Définitions : durabilité et endurance musculaire
En 2026, la science a mis en lumière un concept encore plus global et indispensable en trail : la durabilité. Considérée comme la "4e dimension" de la performance en endurance (aux côtés de la VO2max, du seuil de lactate et de l'économie de course), la durabilité est la capacité d’un athlète à maintenir ses paramètres physiologiques et biomécaniques stables au fil des heures, malgré l'accumulation de la fatigue.
L'endurance musculaire quant à elle se définit comme la capacité d'un muscle à développer et à maintenir des contractions musculaires répétées à un pourcentage relativement élevé de sa force maximale sur une période de temps prolongée. Elle se distingue de l'endurance cardiorespiratoire, souvent appelée capacité aérobie, qui correspond à la capacité du corps à capter, transporter et utiliser l'oxygène sur une longue période d'effort et qui implique à la fois les muscles, le système cardiovasculaire et le système respiratoire.
Ainsi, lorsque l'on parle d'endurance musculaire et de durabilité, on parle de la capacité locale des muscles et de l'ensemble du corps à résister à la fatigue pour maintenir des niveaux d'intensité d'effort élevés pendant des heures sans ralentir.

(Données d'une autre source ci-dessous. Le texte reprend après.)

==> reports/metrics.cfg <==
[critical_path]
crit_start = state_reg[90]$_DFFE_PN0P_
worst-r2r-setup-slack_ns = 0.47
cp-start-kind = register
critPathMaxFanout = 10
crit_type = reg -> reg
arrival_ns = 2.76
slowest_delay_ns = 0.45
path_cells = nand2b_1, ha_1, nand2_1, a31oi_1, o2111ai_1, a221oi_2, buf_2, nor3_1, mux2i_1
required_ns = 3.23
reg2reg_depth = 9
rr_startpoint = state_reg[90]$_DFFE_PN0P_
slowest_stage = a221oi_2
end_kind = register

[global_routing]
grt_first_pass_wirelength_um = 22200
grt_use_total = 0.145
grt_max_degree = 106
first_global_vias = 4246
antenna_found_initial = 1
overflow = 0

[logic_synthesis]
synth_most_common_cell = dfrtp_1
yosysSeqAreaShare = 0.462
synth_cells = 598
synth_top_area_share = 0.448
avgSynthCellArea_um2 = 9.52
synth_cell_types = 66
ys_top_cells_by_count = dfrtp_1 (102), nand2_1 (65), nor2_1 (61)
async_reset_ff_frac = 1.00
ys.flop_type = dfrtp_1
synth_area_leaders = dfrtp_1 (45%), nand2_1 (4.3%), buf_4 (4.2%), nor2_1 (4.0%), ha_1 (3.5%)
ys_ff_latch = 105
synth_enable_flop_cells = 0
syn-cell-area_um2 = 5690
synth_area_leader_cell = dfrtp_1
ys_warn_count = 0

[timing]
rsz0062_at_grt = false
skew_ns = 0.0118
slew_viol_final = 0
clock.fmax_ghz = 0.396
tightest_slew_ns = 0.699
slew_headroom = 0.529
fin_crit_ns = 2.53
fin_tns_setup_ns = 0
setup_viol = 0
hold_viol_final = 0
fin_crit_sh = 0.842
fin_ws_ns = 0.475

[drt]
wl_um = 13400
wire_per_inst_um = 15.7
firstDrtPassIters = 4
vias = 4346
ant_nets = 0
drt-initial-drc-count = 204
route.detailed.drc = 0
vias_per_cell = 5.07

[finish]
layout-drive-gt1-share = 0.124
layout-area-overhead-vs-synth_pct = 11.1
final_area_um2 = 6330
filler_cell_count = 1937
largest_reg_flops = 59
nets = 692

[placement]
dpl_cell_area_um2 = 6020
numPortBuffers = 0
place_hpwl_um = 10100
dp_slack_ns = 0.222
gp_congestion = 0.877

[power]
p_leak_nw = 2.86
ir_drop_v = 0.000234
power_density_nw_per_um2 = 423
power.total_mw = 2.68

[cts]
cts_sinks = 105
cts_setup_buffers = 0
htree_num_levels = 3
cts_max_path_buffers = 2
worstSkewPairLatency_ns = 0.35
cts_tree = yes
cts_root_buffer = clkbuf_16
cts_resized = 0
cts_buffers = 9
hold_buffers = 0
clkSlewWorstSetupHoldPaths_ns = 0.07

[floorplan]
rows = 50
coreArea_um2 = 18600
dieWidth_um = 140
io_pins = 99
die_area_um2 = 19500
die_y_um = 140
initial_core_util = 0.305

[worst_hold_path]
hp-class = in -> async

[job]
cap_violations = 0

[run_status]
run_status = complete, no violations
--- config.mk ---
export PLATFORM = sky130hd
export DESIGN_NAME = bus_master_ctrl
export DESIGN_NICKNAME = d
export VERILOG_FILES = /design/src/core/bus_master_pkg.sv /design/src/core/setup_timer_if.sv /design/src/core/setup_timer.sv /design/src/core/bus_master_ctrl.sv
export SDC_FILE = /design/constraint.sdc
export NUM_CORES = 1
export LEC_CHECK = 0
export BUFFER_PORTS_ARGS = -buffer_cell sky130_fd_sc_hd__buf_2
export CORE_AREA = 2 2 142 75
export DETAILED_ROUTE_END_ITERATION = 12
export DIE_AREA = 0 0 144 77
export PLACE_DENSITY_LB_ADDON = 0.1
export SYNTH_ARGS = -nofsm -noshare
export SYNTH_HDL_FRONTEND = slang
export SYNTH_HIERARCHICAL = 1
export SYNTH_SLANG_ARGS = --single-unit
--- constraint.sdc ---
create_clock -name clk -period 2.8 [get_ports clk]
set_input_delay 0.14 -clock clk [delete_from_list [all_inputs] [get_ports clk]]
set_output_delay 0.14 -clock clk [all_outputs]
set_load 0.03 [all_outputs]
--- src/core/bus_master_pkg.sv ---
// Shared constants for the bus master controller.
package bus_master_pkg;

  // ----------------------------------------------------------------
  // Mode codes on the two control lines
  // ----------------------------------------------------------------
  localparam logic [1:0] MODE_READ       = 2'h0;
  localparam logic [1:0] MODE_READ_PAUSE = 2'h1;
  localparam logic [1:0] MODE_WRITE      = 2'h2;
  localparam logic [1:0] MODE_WRITE_BYTE = 2'h3;
  localparam int         MODE_WRITE_BIT  = 1;

  // ----------------------------------------------------------------
  // Widths and reset values
  // ----------------------------------------------------------------
  localparam int          ADDR_W      = 18;
  localparam int          DATA_W      = 16;
  localparam int          TIMER_W     = 4;
  localparam logic [17:0] ADDR_RESET  = 18'h00000;
  localparam logic [15:0] DATA_RESET  = 16'h0000;
  localparam logic [1:0]  MODE_RESET  = 2'h0;

  // ----------------------------------------------------------------
  // Timing: address and control setup before the master sync
  // ----------------------------------------------------------------
  localparam int CLK_PERIOD_NS = 40;
  localparam int SETUP_NS      = 75;
  localparam int SETUP_CYCLES  = (SETUP_NS + CLK_PERIOD_NS - 1) / CLK_PERIOD_NS;
  localparam logic [3:0] SETUP_LOAD = 4'(SETUP_CYCLES);

endpackage

--- src/core/setup_timer_if.sv ---
// Handshake between the controller and its setup timer.
`timescale 1ns/10ps
interface setup_timer_if;
  logic start;
  logic busy;
  modport ctrl  (output start, input busy);
  modport timer (input start, output busy);
endinterface

--- src/core/setup_timer.sv ---
// Counts the address and control setup time before the master sync.
`timescale 1ns/10ps
module setup_timer
  import bus_master_pkg::*;
(
  input wire logic         clk,
  input wire logic         reset_n,
  setup_timer_if.timer     tmr
);

  typedef struct packed {
    logic [TIMER_W-1:0] count;
  } timer_state_t;

  timer_state_t st_reg;
  timer_state_t st_next;

  always_comb begin
    st_next = st_reg;
    if (tmr.start) begin
      st_next.count = SETUP_LOAD;
    end else if (st_reg.count != 4'h0) begin
      st_next.count = st_reg.count - 4'h1;
    end
  end

  always_ff @(posedge clk or negedge reset_n) begin
    if (!reset_n) begin
      st_reg <= '0;
    end else begin
      st_reg <= st_next;
    end
  end

  assign tmr.busy = tmr.start || (st_reg.count != 4'h0);

endmodule

--- src/core/bus_master_ctrl.sv ---
// Bus master that runs sync-handshake cycles against a core memory bank.
//
// Overview of operation
// - After read-pause, next access writes same word.
// - Address and control stable 75 ns before sync.
// - Master sync only after slave sync released.
// - Master releases sync on slave sync.
`timescale 1ns/10ps
module bus_master_ctrl
  import bus_master_pkg::*;
(
  input  wire logic              clk,
  input  wire logic              reset_n,
  input  wire logic              req_valid,
  output      logic              req_ready,
  input  wire logic [1:0]        req_mode,
  input  wire logic [ADDR_W-1:0] req_addr,
  input  wire logic [DATA_W-1:0] req_wdata,
  output      logic              req_done,
  output      logic              req_refused,
  output      logic [DATA_W-1:0] rsp_rdata,
  output      logic              pause_pending,
  output      logic [ADDR_W-1:0] bus_addr,
  output      logic [1:0]        bus_mode,
  output      logic [DATA_W-1:0] bus_data_out,
  output      logic              bus_data_oe,
  input  wire logic [DATA_W-1:0] bus_data_in,
  output      logic              bus_msyn,
  input  wire logic              bus_ssyn
);

  // ----------------------------------------------------------------
  // State
  // ----------------------------------------------------------------
  typedef enum logic [3:0] {
    ST_IDLE      = 4'h1,
    ST_SETUP     = 4'h2,
    ST_WAIT_SSYN = 4'h4,
    ST_WAIT_FREE = 4'h8
  } phase_t;

  typedef struct packed {
    phase_t              phase;
    logic [ADDR_W-1:0]   addr;
    logic [1:0]          mode;
    logic [DATA_W-1:0]   wdata;
    logic                data_oe;
    logic                msyn;
    logic [DATA_W-1:0]   rdata;
    logic                pause;
    logic [ADDR_W-1:0]   pause_addr;
    logic                done;
    logic                refused;
  } ctrl_state_t;

  ctrl_state_t st_reg;
  ctrl_state_t st_next;

  logic        take_req;
  logic        pair_ok;
  logic        setup_over;
  logic        bus_released;
  logic        slave_answered;
  logic        read_cycle;

  // ----------------------------------------------------------------
  // Setup timer
  // ----------------------------------------------------------------
  setup_timer_if tmr_if ();

  setup_timer u_setup_timer (
    .clk     (clk),
    .reset_n (reset_n),
    .tmr     (tmr_if.timer)
  );

  // ----------------------------------------------------------------
  // Helpers
  // ----------------------------------------------------------------
  function automatic logic is_write(input logic [1:0] mode);
    is_write = mode[MODE_WRITE_BIT];
  endfunction

  function automatic logic same_word(input logic [ADDR_W-1:0] a,
                                     input logic [ADDR_W-1:0] b);
    same_word = (a[ADDR_W-1:1] == b[ADDR_W-1:1]);
  endfunction

  // A pending read-pause leaves the location cleared, so only a write
  // to that same word may follow; anything else would destroy data.
  function automatic logic pause_allows(input logic              pending,
                                        input logic [ADDR_W-1:0] paddr,
                                        input logic [1:0]        mode,
                                        input logic [ADDR_W-1:0] addr);
    pause_allows = !pending ||
                   (is_write(mode) && same_word(paddr, addr));
  endfunction

  // ----------------------------------------------------------------
  // Cycle conditions
  // ----------------------------------------------------------------
  // A refused request changes nothing, so a read-pause keeps its claim
  // on the bank until the paired write arrives.
  assign take_req       = req_valid && (st_reg.phase == ST_IDLE);
  assign pair_ok        = pause_allows(st_reg.pause, st_reg.pause_addr, req_mode, req_addr);
  assign setup_over     = !tmr_if.busy;
  assign bus_released   = !bus_ssyn;
  assign slave_answered = bus_ssyn;
  assign read_cycle     = !is_write(st_reg.mode);

  // ----------------------------------------------------------------
  // Sequencing
  // ----------------------------------------------------------------
  always_comb begin
    st_next         = st_reg;
    st_next.done    = 1'b0;
    st_next.refused = 1'b0;
    tmr_if.start    = 1'b0;
    case (st_reg.phase)
      ST_IDLE: begin
        if (take_req) begin
          if (pair_ok) begin
            st_next.addr    = req_addr;
            st_next.mode    = req_mode;
            st_next.wdata   = req_wdata;
            st_next.data_oe = is_write(req_mode);
            st_next.phase   = ST_SETUP;
            tmr_if.start    = 1'b1;
          end else begin
            st_next.refused = 1'b1;
          end
        end
      end

      ST_SETUP: begin
        // Waiting on a slave that still answers keeps two sync
        // handshakes from overlapping on the shared lines.
        if (setup_over && bus_released) begin
          st_next.msyn  = 1'b1;
          st_next.phase = ST_WAIT_SSYN;
        end
      end

      ST_WAIT_SSYN: begin
        if (slave_answered) begin
          st_next.msyn = 1'b0;
          if (read_cycle) begin
            st_next.rdata = bus_data_in;
          end
          st_next.pause      = (st_reg.mode == MODE_READ_PAUSE);
          st_next.pause_addr = st_reg.addr;
          st_next.phase      = ST_WAIT_FREE;
        end
      end

      ST_WAIT_FREE: begin
        // Write data is held until the slave lets go, so it never sees
        // the lines change under a cycle it is still finishing.
        if (bus_released) begin
          st_next.data_oe = 1'b0;
          st_next.done    = 1'b1;
          st_next.phase   = ST_IDLE;
        end
      end

      default: begin
        st_next.phase = ST_IDLE;
      end
    endcase
  end

  always_ff @(posedge clk or negedge reset_n) begin
    if (!reset_n) begin
      st_reg.phase      <= ST_IDLE;
      st_reg.addr       <= ADDR_RESET;
      st_reg.mode       <= MODE_RESET;
      st_reg.wdata      <= DATA_RESET;
      st_reg.data_oe    <= 1'b0;
      st_reg.msyn       <= 1'b0;
      st_reg.rdata      <= DATA_RESET;
      st_reg.pause      <= 1'b0;
      st_reg.pause_addr <= ADDR_RESET;
      st_reg.done       <= 1'b0;
      st_reg.refused    <= 1'b0;
    end else begin
      st_reg <= st_next;
    end
  end

  // ----------------------------------------------------------------
  // Outputs
  // ----------------------------------------------------------------
  assign req_ready     = (st_reg.phase == ST_IDLE);
  assign req_done      = st_reg.done;
  assign req_refused   = st_reg.refused;
  assign rsp_rdata     = st_reg.rdata;
  assign pause_pending = st_reg.pause;
  assign bus_addr      = st_reg.addr;
  assign bus_mode      = st_reg.mode;
  assign bus_data_out  = st_reg.wdata;
  assign bus_data_oe   = st_reg.data_oe;
  assign bus_msyn      = st_reg.msyn;

endmodule

---- Yosys cells after proc, flatten, opt, wreduce, memory -nomap -nowiden ----
Index checks and enable logic that the tools add are counted.
cells by class
  add/sub/neg operators ................... 1
  equality and inequality tests ........... 11
  mux-type cells .......................... 22
  bitwise logic cells ..................... 1
  reduce and logical (&&, ||, !) cells .... 18
operators by type and width
  cell                                                  count
  two-way mux 41 bit                                    2
  two-way mux 36 bit                                    1
  two-way mux 4 bit                                     5
  equality test 17 bit                                  1
  two-way mux 16 bit                                    1
  one-hot mux 4 bit (4 select lines)                    1
  two-way mux 1 bit                                     10
  AND reduction 3 bit                                   3
  != test 2 bit (second input constant)                 3
  nonzero test 2 bit                                    3
  AND reduction 5 bit                                   1
  equality test 4 x 1 -> 1 bit (second input constant)  1
  equality test 4 x 2 -> 1 bit (second input constant)  1
  equality test 4 x 3 -> 1 bit (second input constant)  1
  equality test 4 bit (second input constant)           1
  != test 2 x 1 -> 1 bit (second input constant)        2
  one-hot mux 1 bit (2 select lines)                    2
  AND reduction 4 bit                                   1
  nonzero test 4 bit                                    1
  subtractor 4 x 1 -> 4 bit (second input constant)     1
  logical AND 1 bit                                     3
  zero test 1 bit                                       3
  equality test 2 x 1 -> 1 bit (second input constant)  1
  logical OR 1 bit                                      2
  other kinds (2)                                       2
storage, ports and cells
  register bits after elaboration ......... 83
  input port bits ......................... 56
  output and inout bits ................... 58
  word-level logic and storage cells ...... 65

---- Logic depth before layout (Yosys ltp) ----
  depth in word-level cells ............... 11
  depth in mapped cells ................... 10
  mapped depth without buffers ............ 9

---- Cells and area by module ----
The synthesis kept the hierarchy.
by module, submodules not included
  module           times used  cells each  area an instance (um^2)  seq. area each (um^2)
  bus_master_ctrl  1           490         5057.4                   1953.1
  setup_timer      1           22          236.5                    100.1

---- Worst setup path after synthesis ----
No wires, ideal clock.
  path kind ............................... register to register
  start ................................... reg st_reg[75] in the netlist's numbering
  end ..................................... reg st_reg, in the netlist bus_msyn
  setup time .............................. 0.124 ns
  arrival ................................. 2.020 ns
  required time ........................... 2.676 ns
  slack ................................... 0.656 ns
  cell stages (with the launch flop) ...... 11
  buffers on the path ..................... 3
  period minus slack after synthesis ...... 2.144 ns
  cell sequence ........................... dfstp_2 -> buf_2 -> nor4b_4 -> nand2_1 -> buf_4 -> buf_6 -> nor2_1 -> nand2b_1 -> nor4b_1 -> o21ai_0 -> nand2_1
between the ends
  word-level cells in the longest chain between the ends .. 9
  elaborated cells between the ends (all ways) .. 14
  those cells by class .................... 5 x eq/ne; 3 x mux; 6 x reduce/logical
RTL lines
  element                          line                                            RTL
  start: declaration               bus_master_ctrl.sv:56                           ctrl_state_t st_reg;
  start signal: assignment         bus_master_ctrl.sv:186                          st_reg <= st_next;
  equality test 4 x 1 -> 1 bit *   bus_master_ctrl.sv:104, bus_master_ctrl.sv:119
  logical AND 1 bit                bus_master_ctrl.sv:104                          assign take_req = req_valid && (st_reg.phase == ST_IDLE);
  two-way mux 1 bit                bus_master_ctrl.sv:121                          if (take_req) begin
  two-way mux 1 bit *              bus_master_ctrl.sv:119                          case (st_reg.phase)
  logical OR 1 bit *               setup_timer.sv:35                               assign tmr.busy = tmr.start || (st_reg.count != 4'h0);
  net tmr_if.busy                  setup_timer_if.sv:5                             logic busy;
  zero test 1 bit *                bus_master_ctrl.sv:106                          assign setup_over = !tmr_if.busy;
  logical AND 1 bit *              bus_master_ctrl.sv:138                          if (setup_over && bus_released) begin
  != test 2 bit (no line) *        --
  AND reduction 3 bit (no line) *  --
The timed path passes the listed nets; every way through them passes the cells marked *.
A chain may end at the register's enable or synchronous reset.

---- Worst setup path in the final report ----
  start ................................... reg st_reg[16] in the netlist's numbering
  end ..................................... reg st_reg, in the netlist bus_msyn
between the ends
  word-level cells in the longest chain between the ends .. 11
RTL lines
  element                        line                    RTL
  equality test 17 bit           bus_master_ctrl.sv:86   same_word = (a[ADDR_W-1:1] == b[ADDR_W-1:1]);
  logical AND 1 bit              bus_master_ctrl.sv:96   (is_write(mode) && same_word(paddr, addr));
  logical OR 1 bit               bus_master_ctrl.sv:95   pause_allows = !pending ||
  two-way mux 1 bit              bus_master_ctrl.sv:122  if (pair_ok) begin
  two-way mux 1 bit              bus_master_ctrl.sv:121
  two-way mux 1 bit              bus_master_ctrl.sv:119
  logical OR 1 bit               setup_timer.sv:35
  net tmr_if.busy                setup_timer_if.sv:5
  zero test 1 bit                bus_master_ctrl.sv:106
  logical AND 1 bit              bus_master_ctrl.sv:138
  != test 2 bit (no line)        --
  AND reduction 3 bit (no line)  --
The timed path passes the listed nets, and every way through them passes these cells.

==> summary.md <==
| Metric | Value |
|---|---|
| Worst-skew pair later-pin latency | `0.34 ns` |
| Cts bufs inserted | `9` |
| Max_slew headroom | `29.8%` |
| Critical Path AT | `2.63 ns` |
| Max VDD drop | `0.279 mV` |
| CP Max Fanout | `8` |
| Via count of the first global-routing pass | `3872` |
| Diodes inserted | `0` |
| Drt wl/cell | `17.9 µm` |
| DP Area | `5510 µm²` |
| Final worst clock skew | `0.00721 ns` |
| Routability cong. | `0.774` |
| Final Net Count | `606` |
| Maximum buffer depth of the clock tree | `2` |
| Crit-path cells | `xor2_1 > nor4_1 > nand3_2 > o21a_1 > nor2_1 > nand2b_1 > nor4b_1 > o21ai_0 > nand2_1` |
| Hold_sp | `bus_data_in[15]` |
| CP Capture Type | `flip-flop` |
| Vias per cell | `5.83` |
| Commonest non-fill, non-tap cell in the layout | `buf_2` |
| Final hold slack | `0.0311 ns` |
| # port buffers | `113` |
| Top FF cell, synth | `dfrtp_1` |
| Least-Margin Pin Slew | `1.05 ns` |
| Crit path depth | `9` |
| Reg2reg start | `st_reg[16]$_DFFE_PN0P_` |
| Clk root buf | `clkbuf_16` |
| Worst setup startpoint | `st_reg[16]$_DFFE_PN0P_` |
| RSZ-0062 raised after global routing | `false` |
| TritonCTS clock tree | `done` |
| Status | `finished, final reports clean` |
| Fill count | `857` |
| Total core area | `9860 µm²` |
| Avg Cell Area, Syn | `10.3 µm²` |
| Crit-path max cell delay | `0.50 ns` |
| R2r worst-path depth | `9` |
| H-tree Lvls | `3` |
| Fmax | `414 MHz` |
| Critical Path End | `bus_msyn$_DFFE_PN0P_` |
| Drt first-iter violations | `272` |
| Fin crit share | `86.2%` |
| Crit start category | `flip-flop` |
| Post-DRT Antenna Nets | `0` |
| Design area | `5840 µm²` |
| Synth warnings | `6` |
| Post-synth EDFFs | `0` |
| Synthesized instance count | `512` |
| Post-layout util | `59.3%` |
| Flop2flop setup slack | `0.39 ns` |
| Pwr/cell area | `483 nW/µm²` |
| Setup_tns | `0 ns` |
| Dpl hpwl | `8130 µm` |
| Die Span Y | `77 µm` |
| Worst path top cell family by delay | `simple AND/OR/NAND/NOR gates` |
| Fraction of layout cells with a size suffix above 1 | `39.4%` |
| Total power | `2820 µW` |
| GRT Overall Usage | `23.3%` |
| Sequential-to-total area share from yosys stat | `38.8%` |
| Fin. max-slew vios | `0` |
| Reg-to-reg endpoint | `bus_msyn$_DFFE_PN0P_` |
| Leak | `0.00248 µW` |
| First-pass GRT wire length | `20400 µm` |
| Max reg flops | `21` |
| FFs w/ async S/R, synth | `100%` |
| Setup-failing EPs final | `0` |
| Chip width | `144 µm` |
| Reported max-cap violation count | `0` |
| Final wirelength | `12500 µm` |
| Required time of the critical path | `3.02 ns` |
| P&R area growth vs syn | `10.4%` |
| Clk pin slew, worst setup/hold paths | `0.06 ns` |
| Via Count | `4044` |
| TritonRoute pass-1 iters | `5` |
| Yosys reg bits | `82` |
| Initial antenna violation count | `2` |
| Syn Std Cell Area | `5290 µm²` |
| Crit path kind | `reg2reg` |
| Initial Util | `53.7%` |
| Fin crit period | `2.41 ns` |
| Critical path buffers and inverters | `0` |
| Hold Vio Cnt, Final | `0` |
| CTS Sinks | `82` |
| DRC viols | `0` |
| I/O Pins | `114` |
| Largest net degree at the start of global routing | `76` |
| Commonest cells after routing, fill and taps aside | `112 x buf_2, 80 x dfrtp_1, 41 x nand2_1` |
| Die area | `11100 µm²` |
| Overflow after GRT | `0` |
| Post-cts resize count | `0` |
| Post-synth cell types | `39` |
| Worst path slowest cell | `nor4_1` |
| Syn nets | `569` |
| HP Class | `in2reg` |
| Num rows | `26` |
-- what timing repair did --
item	CTS	global route
hold endpoints to repair	59	0
buffers inserted	0	0
hold buffers	1	0
-- worst min path at each step --
stage                     slack, ns                         to  depth (start not counted)
after global routing           0.02   rsp_rdata[1]$_DFFE_PN0P_                          2
after detailed placement       0.27    bus_addr[0]$_DFFE_PN0P_                          1
after floorplan               -0.16    bus_addr[0]$_DFFE_PN0P_                          0
final                          0.03  rsp_rdata[15]$_DFFE_PN0P_                          2
after CTS                      0.02  rsp_rdata[15]$_DFFE_PN0P_                          2
after global placement         0.28    bus_addr[0]$_DFFE_PN0P_                          1
-- power by group --
| part | switching, µW | leakage [µW] | total (µW) | internal [µW] |
|---|---|---|---|---|
| Combinational | 167 | 0.00139 | 314 | 147 |
| Sequential | 34.8 | 0.000934 | 1250 | 1220 |
| Clock | 470 | 0.000154 | 1260 | 788 |
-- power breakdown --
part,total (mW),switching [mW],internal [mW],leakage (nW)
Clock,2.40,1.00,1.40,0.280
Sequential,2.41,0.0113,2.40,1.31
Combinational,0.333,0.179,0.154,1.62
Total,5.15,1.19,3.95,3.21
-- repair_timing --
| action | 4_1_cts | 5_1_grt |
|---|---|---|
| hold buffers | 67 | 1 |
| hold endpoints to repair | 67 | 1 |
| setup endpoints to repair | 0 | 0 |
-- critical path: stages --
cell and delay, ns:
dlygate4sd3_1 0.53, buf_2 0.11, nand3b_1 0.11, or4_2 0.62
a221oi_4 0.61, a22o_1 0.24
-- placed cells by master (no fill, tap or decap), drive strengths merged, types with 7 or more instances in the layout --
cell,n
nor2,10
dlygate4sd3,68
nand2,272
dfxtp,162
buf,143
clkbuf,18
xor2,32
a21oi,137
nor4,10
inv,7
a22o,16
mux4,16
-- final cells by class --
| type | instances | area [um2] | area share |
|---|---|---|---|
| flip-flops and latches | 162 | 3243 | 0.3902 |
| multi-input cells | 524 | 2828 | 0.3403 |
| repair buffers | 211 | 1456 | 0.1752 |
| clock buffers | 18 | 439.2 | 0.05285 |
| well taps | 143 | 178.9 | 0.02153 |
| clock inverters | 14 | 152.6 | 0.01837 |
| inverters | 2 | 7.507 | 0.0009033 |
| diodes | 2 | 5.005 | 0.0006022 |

Un bon entraînement en trail doit donc cibler spécifiquement ces qualités pour développer des adaptations localisées : des fibres musculaires plus résistantes, une meilleure densité mitochondriale, une flexibilité métabolique accrue et une préservation de la commande nerveuse.
À LIRE : Comment améliorer votre endurance cardio pour progresser ?
Pourquoi l'endurance musculaire est cruciale pour le coureur de trail
En trail, il ne suffit pas d'avoir une grosse VO2 max et une très bonne économie de course sur le plat pour être performant. Avant cela, il faut d'abord développer les capacités de vos muscles à résister à la fatigue, qui est désormais reconnu comme l'un des facteurs déterminants de la performance.
Il est donc tout à fait possible d'avoir un coureur qui a d'excellentes capacités cardiovasculaires mais qui "explose" et fatigue rapidement, notamment parce que ses muscles ne sont pas assez endurants pour résister aux contractions répétées et très variées provoquées par le trail (concentrique en montée, excentrique en descente). Dans cette situation, ce qui vous empêche de maintenir une allure rapide n'est pas votre coeur ou votre souffle, mais vos jambes qui n'ont plus assez de force pour avancer.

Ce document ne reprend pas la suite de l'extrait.